Por lei, o Departamento de Defesa norte-americano é obrigado a disponibilizar à polícia uma lista de material e equipamento de guerra excedentário. Em quase 20 anos, entre 1997 e 2014, o programa cedeu a milhares de polícias nos Estados Unidos material e equipamento militar avaliado em mais de cinco mil milhões de dólares, e originou acusações de desperdício e fraude.

Em 2015, na sequência da morte do afro-americano Michael Brown, baleado por um polícia em Ferguson, no estado do Minnesota, o então Presidente Barack Obama impôs limites ao tipo de material que podia ser transferido do Exército para a polícia. Mas a decisão foi tomada por decreto presidencial, por não haver consenso no Congresso, e seria revertida pelo Presidente Trump em 2017.
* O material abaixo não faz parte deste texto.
File: design/flow/design.v
module alu
(
   input wire clk,
   input wire reset,
   input wire [31:0] readd_a_i,
   input wire [31:0] readd_b_i,
   input wire [31:0] readd_pass_i,
   input wire readin_a_i,
   input wire readin_b_i,
   input wire readin_pass_i,
   input wire [2:0] stage_i,
   input wire [31:0] ir_i,
   input wire [4:0] itype_i,
   output reg [31:0] y_o,
   output reg [31:0] pass_o,
   input wire [31:0] pc_i
);
   reg [31:0] a;
   reg [31:0] b;
   reg [31:0] pass;
   always @ (posedge readin_a_i) begin
      if (reset) begin
         a <= 0;
      end
      else begin
         if (readin_a_i) begin
            a <= readd_a_i;
         end
      end
   end
   always @ (posedge readin_b_i) begin
      if (reset) begin
         b <= 0;
      end
      else begin
         if (readin_b_i) begin
            b <= readd_b_i;
         end
      end
   end
   always @ (posedge readin_pass_i) begin
      if (reset) begin
         pass <= 0;
      end
      else begin
         if (readin_pass_i) begin
            pass <= readd_pass_i;
         end
      end
   end
   wire [6:0] r7 = ir_i[31:25];
   wire [2:0] r3 = ir_i[14:12];
   always @ (posedge clk) begin
      if (!reset) begin
         if (stage_i == 3) begin
            if (itype_i == 1) begin
               if (r7 == 7'b0000000 && r3 == 3'b000) begin
                     y_o <= a + b;
               end
               else if (r7 == 7'b0100000 && r3 == 3'b000) begin
                     y_o <= a - b;
               end
               else if (r7 == 7'b0000000 && r3 == 3'b001) begin
                     y_o <= a << b;
               end
               else if (r7 == 7'b0000000 && r3 == 3'b010) begin
                     if (a < b) begin
                        y_o <= 1;
                     end
                     else begin
                        y_o <= 0;
                     end
               end
               else if (r7 == 7'b0000000 && r3 == 3'b011) begin
                     if (a < b) begin
                        y_o <= 1;
                     end
                     else begin
                        y_o <= 0;
                     end
               end
               else if (r7 == 7'b0000000 && r3 == 3'b100) begin
                     y_o <= a ^ b;
               end
               else if (r7 == 7'b0000000 && r3 == 3'b101) begin
                     y_o <= a >> b;
               end
               else if (r7 == 7'b0100000 && r3 == 3'b101) begin
                     y_o <= a >>> b;
               end
               else if (r7 == 7'b0000000 && r3 == 3'b110) begin
                     y_o <= a | b;
               end
               else if (r7 == 7'b0000000 && r3 == 3'b111) begin
                     y_o <= a & b;
               end
            end
            else if (itype_i == 2) begin
               if (r3 == 3'b000) begin
                     y_o <= a + b;
               end
               else if (r3 == 3'b010) begin
                     if (a < b) begin
                        y_o <= 1;
                     end
                     else begin
                        y_o <= 0;
                     end
               end
               else if (r3 == 3'b011) begin
                     if (a < b) begin
                        y_o <= 1;
                     end
                     else begin
                        y_o <= 0;
                     end
               end
               else if (r3 == 3'b100) begin
                     y_o <= a ^ b;
               end
               else if (r3 == 3'b110) begin
                     y_o <= a | b;
               end
               else if (r3 == 3'b111) begin
                     y_o <= a & b;
               end
               else if (r7 == 7'b0000000 && r3 == 3'b001) begin
                     y_o <= a << b;
               end
               else if (r7 == 7'b0000000 && r3 == 3'b101) begin
                     y_o <= a >> b;
               end
               else if (r7 == 7'b0100000 && r3 == 3'b101) begin
                     y_o <= a >>> b;
               end
            end
            else if (itype_i == 3) begin
               y_o <= a + b;
               pass_o <= pass;
            end
            else if (itype_i == 6) begin
               if (r3 == 3'b000) begin
                  if (a == b) begin
                     y_o <= pass;
                  end
                  else
                     y_o <= 4;
               end
               if (r3 == 3'b001) begin
                  if ((a - b) != 0) begin
                     y_o <= pass;
                  end
                  else
                     y_o <= 4;
               end
               if (r3 == 3'b100) begin
                  if (a < b) begin
                     y_o <= pass;
                  end
                  else begin
                     y_o <= 4;
                  end
               end
               if (r3 == 3'b101) begin
                  if (a >= b) begin
                     y_o <= pass;
                  end
                  else
                     y_o <= 4;
               end
               if (r3 == 3'b110) begin
                  if (a < b) begin
                     y_o <= pass;
                  end
                  else
                     y_o <= 4;
               end
               if (r3 == 3'b111) begin
                  if (a > b) begin
                     y_o <= pass;
                  end
                  else
                     y_o <= 4;
               end
            end
            else if (itype_i == 4) begin
               y_o <= a;
            end
            else if (itype_i == 5) begin
               y_o <= a + b;
            end
            else if (itype_i == 9) begin
               y_o <= a;
            end
         end
      end
   end
   initial begin
      a = 0;
      b = 0;
      pass = 0;
      y_o = 0;
      pass_o = 0;
   end
endmodule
“O que estamos a dizer é que queremos que a nossa comunidade cresça, e queremos investir em coisas de que realmente precisamos”, disse Kandace Montgomery, directora do grupo Black Visions Collective, na sessão de esclarecimento em Mineápolis, no domingo. “Estamos mais seguros sem patrulhas armadas e imunes à responsabilização, e apoiadas pelo estado na sua tarefa de caçar pessoas negras.”

Os cortes no financiamento da polícia norte-americana, e a defesa de uma revolução na forma como as cidades gerem a segurança pública – por oposição a reformas incrementais –, são medidas cada vez mais discutidas no país. 

Em Austin, no estado do Texas, as equipas que respondem às chamadas telefónicas de emergência perguntam se a situação exige a presença da polícia, dos bombeiros ou de pessoal treinado para lidar com problemas de saúde mental, por exemplo. Em muitos casos, em todo o país, a polícia é chamada para travar uma ameaça que acaba com a morte do suspeito e que poderia ter sido abordada de uma forma não-violenta.

Na cidade de Eugene, no estado do Oregon, qualquer chamada de emergência acciona uma equipa que inclui pessoal médico e um técnico com formação em gestão de crises e saúde mental. Se o diálogo não funcionar, a presença de socorristas pode salvar a vida de um suspeito ferido.

Exemplo de Camden

Em 2013, a câmara e o conselho legislativo de Camden, no estado de Nova Jérsia, dissolveram a polícia local na sequência de um máximo histórico de homicídios na cidade de 74 mil habitantes. Nesse ano foram registados 67 homicídios, numa cidade que surgira sempre no topo das mais violentas do país desde o início da década de 1990.

Apesar de a reforma em Camden não ter sido tão profunda como a que defende o conselho legislativo de Mineápolis, os resultados são visíveis: em 2019 foram registados 25 homicídos

Para além da adopção de medidas comuns como o uso de câmaras, os agentes da polícia de Camden são treinados para acalmar situações perigosas e são uma presença constante nos bairros da cidade, onde conversam e passam tempo com os moradores, em particular os mais jovens.

Na semana passada, o chefe da polícia local, Joseph Wysocki, marchou ao lado da comunidade afro-americana da cidade em protesto contra o homicídio de George Floyd em Mineápolis, ajudando a segurar uma faixa.